Cancers of the blood forming system are a very heterogeneous group of diseases. An important example is acute myeloid leukemia. It is driven by leukemic stem cells that resist treatment and trigger relapse. Mathematical models can help to characterize leukemic stem cell properties and to assign patients to groups that differ with respect to the clinical course of the disease.
Cooperation partners: A. D. Ho (Department of Hematology and Oncology, Heidelberg University Hospital), C. Lutz (Department of Hematology and Oncology, Heidelberg University Hospital), W. Wang (Fudan University, Shanghai Cancer Center), A. Marciniak-Czochra (Institute for Applied Mathematics, Heidelberg University)
Acute leukemias form a heterogeneous group of malignant diseases of the blood forming (hematopoietic) system. In many leukemia subtypes the malignant cell bulk is derived from a small and heterogeneous population of so called leukemic stem cells (LSC). Upon expansion, the leukemic cells out-compete healthy blood production which results in severe clinical symptoms.
The inter-individual heterogeneity of the disease dynamics is considerably high, even among patients suffering from the same disease subtype. Mathematical models provide a mechanistic understanding for this heterogeneity by linking experimentally inaccessible leukemic (stem) cell properties to measurable disease dynamics. This helps to predict disease progression including maligant transformation, risk of relapse, response to therapy and patient prognosis based on individual clinical data.
Depending on the available data and on the question of interest the mathematical models rely on different framworks including nonlinear ordinary differential equations, integro-differential equations and stochastic simulations.
We focus on the following aspects of human acute myeloid leukemia (AML):
1. Model-based quantification of leukemic stem cell properties: Leukemic stem cells give rise to the malignant cell bulk. They play a key role in disease evolution and treatment failure. Due to experimental limitations leukemic stem cells cannot be observed directly. The combination of mathematical models, patient data and parameter estimation tools help to estimate leukemic stem cell properties such as division rate (quantifying the number of cell divisions per unit of time) or self-renewal probability (quantifying the probability that progeny of LSC are again LSC and not non-stem cells). The models suggest that leukemic stem cell properties have a significant impact on the speed of disease progression in comparison to leukemic non-stem cells. The higher LSC self-renewal and proliferation, the poorer the prognosis.
2. Dependence of LSC on growth signals: To adapt its output to the requirements of the organism the blood forming (hematopoietic) system is tightly regulated by feedback signals, so-called cytokines. To a variable extent malignant cells require such feedback signals to expand and survive. Mathematical models help to understand how the course of the disease differs between patients with cytokine-dependent and patients with cytokine-independent leukemic cells. The models suggest that disease progression is faster if leukemic cells can expand in absence of cytokines. Computer simultions help to understand in which cases external administration of cytokines can reduce the maligant cell load and in which cases it does the opposite.

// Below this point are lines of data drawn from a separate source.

`src/rtl/chg_regs.svh`:
```
/*
 * Register offsets, field positions, reset values and masks of the charger
 * control and interrupt flag registers. Assumes an 8-bit register pointer.
 */
`ifndef CHG_REGS_SVH
`define CHG_REGS_SVH

`define CHG_OFS_CHARGER_CONTROL_TWO 8'h02
`define CHG_OFS_TEMP_IRQ 8'h03
`define CHG_OFS_CHG_IRQ1 8'h04

`define CHG_BIT_WATCHDOG_DISABLE 7
`define CHG_BIT_CHARGE_TIMER_DISABLE 6
`define CHG_BIT_POWER_PATH_ENABLE 5
`define CHG_BIT_TRANS_SUPPLY_ENABLE 4
`define CHG_BIT_LIMIT_SOURCE_PIN_SELECT 2
`define CHG_BIT_INPUT_LIMIT_ENABLE 1
`define CHG_BIT_AUTO_CURRENT_ENABLE 0

`define CHG_BIT_DIE_WARM 5
`define CHG_BIT_DIE_FIRST 4
`define CHG_BIT_DIE_SECOND 3
`define CHG_BIT_DIE_SHUTDOWN 2
`define CHG_BIT_USB_RANGE 0

`define CHG_BIT_INPUT_LOW 4
`define CHG_BIT_INPUT_OVER 3
`define CHG_BIT_BATTERY_OVER 1
`define CHG_BIT_SECOND_SUMMARY 0

`define CHG_RST_CHARGER_CONTROL_TWO 8'h16
`define CHG_WMASK_CHARGER_CONTROL_TWO 8'hf7
`define CHG_KEEP_OTG_CHARGER_CONTROL_TWO 8'h10
`define CHG_MASK_TEMP_IRQ 8'h3d
`define CHG_MASK_CHG_IRQ1 8'h1a

`define CHG_I2C_ADDR_DEFAULT 7'h35

`endif

```
`src/rtl/chg_pkg.sv`:
```
/*
 * Types of the charger control and interrupt register block.
 * Assumes nothing beyond a SystemVerilog compiler.
 */
package chg_pkg;

	typedef enum logic [3:0] {
		CHG_IDLE = 4'h0,
		CHG_ADDR = 4'h1,
		CHG_ADDR_ACK = 4'h3,
		CHG_PTR = 4'h2,
		CHG_PTR_ACK = 4'h6,
		CHG_WDATA = 4'h7,
		CHG_WACK = 4'h5,
		CHG_RDATA = 4'h4,
		CHG_RACK = 4'hc
	} chg_i2c_e;

	typedef struct packed {
		logic watchdog_disable;
		logic charge_timer_disable;
		logic power_path_enable;
		logic trans_supply_enable;
		logic limit_source_pin_select;
		logic input_limit_enable;
		logic auto_current_enable;
	} chg_ctrl_s;

	typedef struct packed {
		logic die_warm;
		logic die_first;
		logic die_second;
		logic die_shutdown;
		logic usb_range;
		logic input_low;
		logic input_over;
		logic battery_over;
	} chg_cond_s;

endpackage

```
`src/rtl/chg_ctrl_irq.sv`:
```
/*
 * Second control register and first two interrupt flag registers of the
 * charger, reached through an I2C target with an auto-incrementing pointer.
 * Assumes analog comparator levels and I2C pins are asynchronous, and that
 * the mask, summary, soft reset and boost mode inputs come from logic on clk.
 */
`include "chg_regs.svh"
`timescale 1ns/10ps
`default_nettype none

module chg_ctrl_irq #(
	parameter logic [6:0] I2C_ADDR = `CHG_I2C_ADDR_DEFAULT
) (
	input wire logic clk,
	input wire logic resetn,
	input wire logic clk_en,
	input wire logic scl_i,
	input wire logic sda_i,
	output logic sda_o,
	output logic sda_oe,
	input wire chg_pkg::chg_cond_s cond_i,
	input wire logic second_irq_pending,
	input wire logic int_mask,
	input wire logic soft_reset,
	input wire logic otg_mode,
	output chg_pkg::chg_ctrl_s ctrl,
	output logic irq_active
);

	logic [9:0] sync1_q, sync1_d, sync2_q, sync2_d;
	logic [1:0] line_q, line_d;
	chg_pkg::chg_i2c_e st_q, st_d;
	logic [3:0] cnt_q, cnt_d;
	logic [7:0] sh_q, sh_d, ptr_q, ptr_d;
	logic rw_q, rw_d, nack_q, nack_d, oe_q, oe_d;
	logic wr_stb, rd_stb;
	logic [7:0] wr_data, rd_ptr;
	logic [7:0] charger_control_two_q, charger_control_two_d, tirq_q, tirq_d, cirq_q, cirq_d;
	chg_pkg::chg_ctrl_s ctrl_q, ctrl_d;
	logic irq_q, irq_d;
	logic scl_s, sda_s, scl_rise, scl_fall, start_c, stop_c;
	chg_pkg::chg_cond_s cond_s;
	logic [7:0] tcond, ccond;

	// Register contents as seen by a read; reserved bits read zero
	function automatic logic [7:0] read_byte(input logic [7:0] p, input logic [7:0] c2,
			input logic [7:0] t, input logic [7:0] c1, input logic sum);
		logic [7:0] v;
		v = 8'h00;
		case (p)
			`CHG_OFS_CHARGER_CONTROL_TWO: v = c2 & `CHG_WMASK_CHARGER_CONTROL_TWO;
			`CHG_OFS_TEMP_IRQ: v = t & `CHG_MASK_TEMP_IRQ;
			`CHG_OFS_CHG_IRQ1: begin
				v = c1 & `CHG_MASK_CHG_IRQ1;
				// Summary is read live; it has no flag of its own here
				v[`CHG_BIT_SECOND_SUMMARY] = sum;
			end
			default: v = 8'h00;
		endcase
		return v;
	endfunction

	// Two-flop synchronisers, third stage for I2C edge detection
	// Comparator levels ride the same chain, so flags lag a pin change by three edges
	always_comb begin
		sync1_d = {scl_i, sda_i, cond_i};
		sync2_d = sync1_q;
		line_d = sync2_q[9:8];
	end

	always_ff @(posedge clk) begin
		if (!resetn) begin
			sync1_q <= 10'h300;
			sync2_q <= 10'h300;
			line_q <= 2'h3;
		end else if (clk_en) begin
			sync1_q <= sync1_d;
			sync2_q <= sync2_d;
			line_q <= line_d;
		end
	end

	assign scl_s = sync2_q[9];
	assign sda_s = sync2_q[8];
	assign cond_s = sync2_q[7:0];
	assign scl_rise = scl_s && !line_q[1];
	assign scl_fall = !scl_s && line_q[1];
	// START and STOP are SDA edges seen while SCL stays high
	assign start_c = scl_s && line_q[1] && !sda_s && line_q[0];
	assign stop_c = scl_s && line_q[1] && sda_s && !line_q[0];

	// I2C target: address, pointer, then write bytes or read bytes
	always_comb begin
		st_d = st_q;
		cnt_d = cnt_q;
		sh_d = sh_q;
		ptr_d = ptr_q;
		rw_d = rw_q;
		nack_d = nack_q;
		oe_d = oe_q;
		wr_stb = 1'b0;
		rd_stb = 1'b0;
		wr_data = sh_q;
		rd_ptr = ptr_q;
		if (start_c) begin
			st_d = chg_pkg::CHG_ADDR;
			cnt_d = 4'h0;
			oe_d = 1'b0;
		end else if (stop_c) begin
			// A partial byte at STOP is dropped; the pointer keeps its value
			st_d = chg_pkg::CHG_IDLE;
			oe_d = 1'b0;
		end else if (scl_rise) begin
			case (st_q)
				chg_pkg::CHG_ADDR, chg_pkg::CHG_PTR, chg_pkg::CHG_WDATA: begin
					sh_d = {sh_q[6:0], sda_s};
					cnt_d = cnt_q + 4'h1;
				end
				chg_pkg::CHG_RDATA: cnt_d = cnt_q + 4'h1;
				// A host NACK ends the read until the next START
				chg_pkg::CHG_RACK: nack_d = sda_s;
				default: cnt_d = cnt_q;
			endcase
		end else if (scl_fall) begin
			case (st_q)
				chg_pkg::CHG_ADDR: begin
					if (cnt_q == 4'h8) begin
						if (sh_q[7:1] == I2C_ADDR) begin
							st_d = chg_pkg::CHG_ADDR_ACK;
							rw_d = sh_q[0];
							oe_d = 1'b1;
						end else begin
							st_d = chg_pkg::CHG_IDLE;
						end
					end
				end
				chg_pkg::CHG_ADDR_ACK, chg_pkg::CHG_RACK: begin
					cnt_d = 4'h0;
					if (!rw_q) begin
						st_d = chg_pkg::CHG_PTR;
						oe_d = 1'b0;
					end else if (st_q == chg_pkg::CHG_RACK && nack_q) begin
						st_d = chg_pkg::CHG_IDLE;
						oe_d = 1'b0;
					end else begin
						st_d = chg_pkg::CHG_RDATA;
						rd_stb = 1'b1;
						// Loading a byte is the read that clears its flags
						sh_d = read_byte(ptr_q, charger_control_two_q, tirq_q, cirq_q, second_irq_pending);
						oe_d = !sh_d[7];
						ptr_d = ptr_q + 8'h01;
					end
				end
				chg_pkg::CHG_PTR: begin
					if (cnt_q == 4'h8) begin
						st_d = chg_pkg::CHG_PTR_ACK;
						ptr_d = sh_q;
						oe_d = 1'b1;
					end
				end
				chg_pkg::CHG_PTR_ACK, chg_pkg::CHG_WACK: begin
					st_d = chg_pkg::CHG_WDATA;
					cnt_d = 4'h0;
					oe_d = 1'b0;
				end
				chg_pkg::CHG_WDATA: begin
					if (cnt_q == 4'h8) begin
						st_d = chg_pkg::CHG_WACK;
						wr_stb = 1'b1;
						ptr_d = ptr_q + 8'h01;
						oe_d = 1'b1;
					end
				end
				chg_pkg::CHG_RDATA: begin
					if (cnt_q == 4'h8) begin
						st_d = chg_pkg::CHG_RACK;
						oe_d = 1'b0;
					end else begin
						sh_d = {sh_q[6:0], 1'b0};
						oe_d = !sh_q[6];
					end
				end
				default: st_d = chg_pkg::CHG_IDLE;
			endcase
		end
	end

	always_ff @(posedge clk) begin
		if (!resetn) begin
			st_q <= chg_pkg::CHG_IDLE;
			cnt_q <= 4'h0;
			sh_q <= 8'h00;
			ptr_q <= 8'h00;
			rw_q <= 1'b0;
			nack_q <= 1'b1;
			oe_q <= 1'b0;
		end else if (clk_en) begin
			st_q <= st_d;
			cnt_q <= cnt_d;
			sh_q <= sh_d;
			ptr_q <= ptr_d;
			rw_q <= rw_d;
			nack_q <= nack_d;
			oe_q <= oe_d;
		end
	end

	// Condition levels placed at their flag positions
	always_comb begin
		tcond = 8'h00;
		tcond[`CHG_BIT_DIE_WARM] = cond_s.die_warm;
		tcond[`CHG_BIT_DIE_FIRST] = cond_s.die_first;
		tcond[`CHG_BIT_DIE_SECOND] = cond_s.die_second;
		tcond[`CHG_BIT_DIE_SHUTDOWN] = cond_s.die_shutdown;
		tcond[`CHG_BIT_USB_RANGE] = cond_s.usb_range;
		ccond = 8'h00;
		ccond[`CHG_BIT_INPUT_LOW] = cond_s.input_low;
		ccond[`CHG_BIT_INPUT_OVER] = cond_s.input_over;
		ccond[`CHG_BIT_BATTERY_OVER] = cond_s.battery_over;
	end

	// Register file, control outputs and interrupt line
	always_comb begin
		charger_control_two_d = charger_control_two_q;
		if (wr_stb && ptr_q == `CHG_OFS_CHARGER_CONTROL_TWO) begin
			charger_control_two_d = wr_data & `CHG_WMASK_CHARGER_CONTROL_TWO;
		end
		// Boost mode restores all but the transceiver bit; soft reset restores all
		if (soft_reset) begin
			charger_control_two_d = `CHG_RST_CHARGER_CONTROL_TWO;
		end else if (otg_mode) begin
			charger_control_two_d = (charger_control_two_d & `CHG_KEEP_OTG_CHARGER_CONTROL_TWO) | (`CHG_RST_CHARGER_CONTROL_TWO & ~`CHG_KEEP_OTG_CHARGER_CONTROL_TWO);
		end
		// A condition present in the clearing cycle keeps its flag set
		tirq_d = tirq_q;
		if (rd_stb && rd_ptr == `CHG_OFS_TEMP_IRQ) begin
			tirq_d = 8'h00;
		end
		tirq_d = (tirq_d | tcond) & `CHG_MASK_TEMP_IRQ;
		cirq_d = cirq_q;
		if (rd_stb && rd_ptr == `CHG_OFS_CHG_IRQ1) begin
			cirq_d = 8'h00;
		end
		cirq_d = (cirq_d | ccond) & `CHG_MASK_CHG_IRQ1;
		// Reset-type clears win even over a condition that is still present
		if (soft_reset) begin
			tirq_d = 8'h00;
			cirq_d = 8'h00;
		end else if (otg_mode) begin
			tirq_d[`CHG_BIT_USB_RANGE] = 1'b0;
			cirq_d = 8'h00;
		end
		ctrl_d.watchdog_disable = charger_control_two_d[`CHG_BIT_WATCHDOG_DISABLE];
		ctrl_d.charge_timer_disable = charger_control_two_d[`CHG_BIT_CHARGE_TIMER_DISABLE];
		ctrl_d.power_path_enable = charger_control_two_d[`CHG_BIT_POWER_PATH_ENABLE];
		ctrl_d.trans_supply_enable = charger_control_two_d[`CHG_BIT_TRANS_SUPPLY_ENABLE];
		ctrl_d.limit_source_pin_select = charger_control_two_d[`CHG_BIT_LIMIT_SOURCE_PIN_SELECT];
		ctrl_d.input_limit_enable = charger_control_two_d[`CHG_BIT_INPUT_LIMIT_ENABLE];
		ctrl_d.auto_current_enable = charger_control_two_d[`CHG_BIT_AUTO_CURRENT_ENABLE];
		// Built from next-state flags so the line moves with them, not a cycle later
		irq_d = !int_mask && ((|tirq_d) || (|cirq_d) || second_irq_pending);
	end

	always_ff @(posedge clk) begin
		if (!resetn) begin
			charger_control_two_q <= `CHG_RST_CHARGER_CONTROL_TWO;
			tirq_q <= 8'h00;
			cirq_q <= 8'h00;
			ctrl_q <= chg_pkg::chg_ctrl_s'(7'h0e);
			irq_q <= 1'b0;
		end else if (clk_en) begin
			charger_control_two_q <= charger_control_two_d;
			tirq_q <= tirq_d;
			cirq_q <= cirq_d;
			ctrl_q <= ctrl_d;
			irq_q <= irq_d;
		end
	end

	// Open-drain data line: only the enable ever changes
	assign sda_o = 1'b0;
	assign sda_oe = oe_q;
	assign ctrl = ctrl_q;
	assign irq_active = irq_q;

endmodule

`default_nettype wire

```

3. Impact of the stem cell niche on disease dynamics: To maintain their stemness hematopietic (HSC) and leukemic stem cells (LSC) have to reside in a protective bone marrow microenvironment, referred to as stem cell niche. There is evidence that LSC out-compete HSC from their niche and thus compromise healthy blood cell formation. Mathematical models suggest that dynamics in the stem cell niche have a relevant impact on the clinical course and patient survival. One possibilty to obatin insights into stem cell niche dynamics is the measurement of HSC in leukemia patients. We developed a mathematical model that supports the clinical concept that HSC counts can be used to monitor disease progression and serve as a marker for minimal residual disease (MRD) in a subset of AML patients.

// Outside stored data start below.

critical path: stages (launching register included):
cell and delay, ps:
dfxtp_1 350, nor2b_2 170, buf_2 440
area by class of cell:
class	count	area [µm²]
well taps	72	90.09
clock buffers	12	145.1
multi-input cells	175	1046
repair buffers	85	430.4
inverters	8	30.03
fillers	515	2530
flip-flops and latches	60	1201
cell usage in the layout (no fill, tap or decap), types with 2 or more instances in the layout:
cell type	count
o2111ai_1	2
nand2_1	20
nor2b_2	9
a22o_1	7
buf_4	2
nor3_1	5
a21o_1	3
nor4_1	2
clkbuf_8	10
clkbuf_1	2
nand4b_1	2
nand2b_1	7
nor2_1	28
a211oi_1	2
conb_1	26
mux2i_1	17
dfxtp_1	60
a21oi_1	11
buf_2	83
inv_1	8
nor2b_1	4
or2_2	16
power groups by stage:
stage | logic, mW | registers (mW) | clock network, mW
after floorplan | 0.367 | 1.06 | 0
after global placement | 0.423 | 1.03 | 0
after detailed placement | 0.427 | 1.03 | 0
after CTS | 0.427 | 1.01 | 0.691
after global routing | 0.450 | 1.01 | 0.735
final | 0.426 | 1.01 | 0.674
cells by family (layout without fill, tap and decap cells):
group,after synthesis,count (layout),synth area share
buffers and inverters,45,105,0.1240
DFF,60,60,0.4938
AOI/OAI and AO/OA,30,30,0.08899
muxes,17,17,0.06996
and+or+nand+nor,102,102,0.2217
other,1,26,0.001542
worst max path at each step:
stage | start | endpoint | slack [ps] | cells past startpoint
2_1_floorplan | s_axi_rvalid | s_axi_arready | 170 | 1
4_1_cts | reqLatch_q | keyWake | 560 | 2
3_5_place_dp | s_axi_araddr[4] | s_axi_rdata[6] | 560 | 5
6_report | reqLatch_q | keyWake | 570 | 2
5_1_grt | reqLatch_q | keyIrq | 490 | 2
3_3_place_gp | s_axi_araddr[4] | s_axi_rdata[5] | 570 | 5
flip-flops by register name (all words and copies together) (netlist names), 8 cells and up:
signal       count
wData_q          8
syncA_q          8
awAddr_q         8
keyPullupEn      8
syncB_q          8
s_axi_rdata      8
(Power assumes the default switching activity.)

4. Clonal evolution: A clone is defined as a set of genetically identical cells. The leukemic cell mass of an individual patient consists of different clones that evolve over time. During the course of the disease clones with unfavorable properties are out-competed and new clones arise due to mutations. This is referred to as clonal evolution or clonal selection. Mathematical models help to systematically study how leukemic (stem) cell properties, such as proliferation rate and self-renewal probability, drive clonal evolution and affect the course of the disease. The models suggest that at the time of diagnosis clones with high self-renewal and high proliferation (compared to healthy cells) dominate. Relapse is triggered by clones with reduced proliferation and higher self-renewal compared to the cells at diganosis. In computer simulations high LSC self-renewal is linked to a fast disease progression and a poor survival. Mathematical analysis implies that clones with high LSC self-renewal out-compete clones with non-maximal self-renewal.
5. Therapy resistance: The clinical management of acute myeloid leukemia is challenging since a large number of patients eventually relapse. Relapse is triggered by leukemic stem cells that survive therapy and subsequently expand. Computer simulations help to understand the change of leukemic cell properties during the course of the disease. They suggest that the combination of high LSC self-renewal and slow LSC proliferation leads to fast growing therapy resistant clones.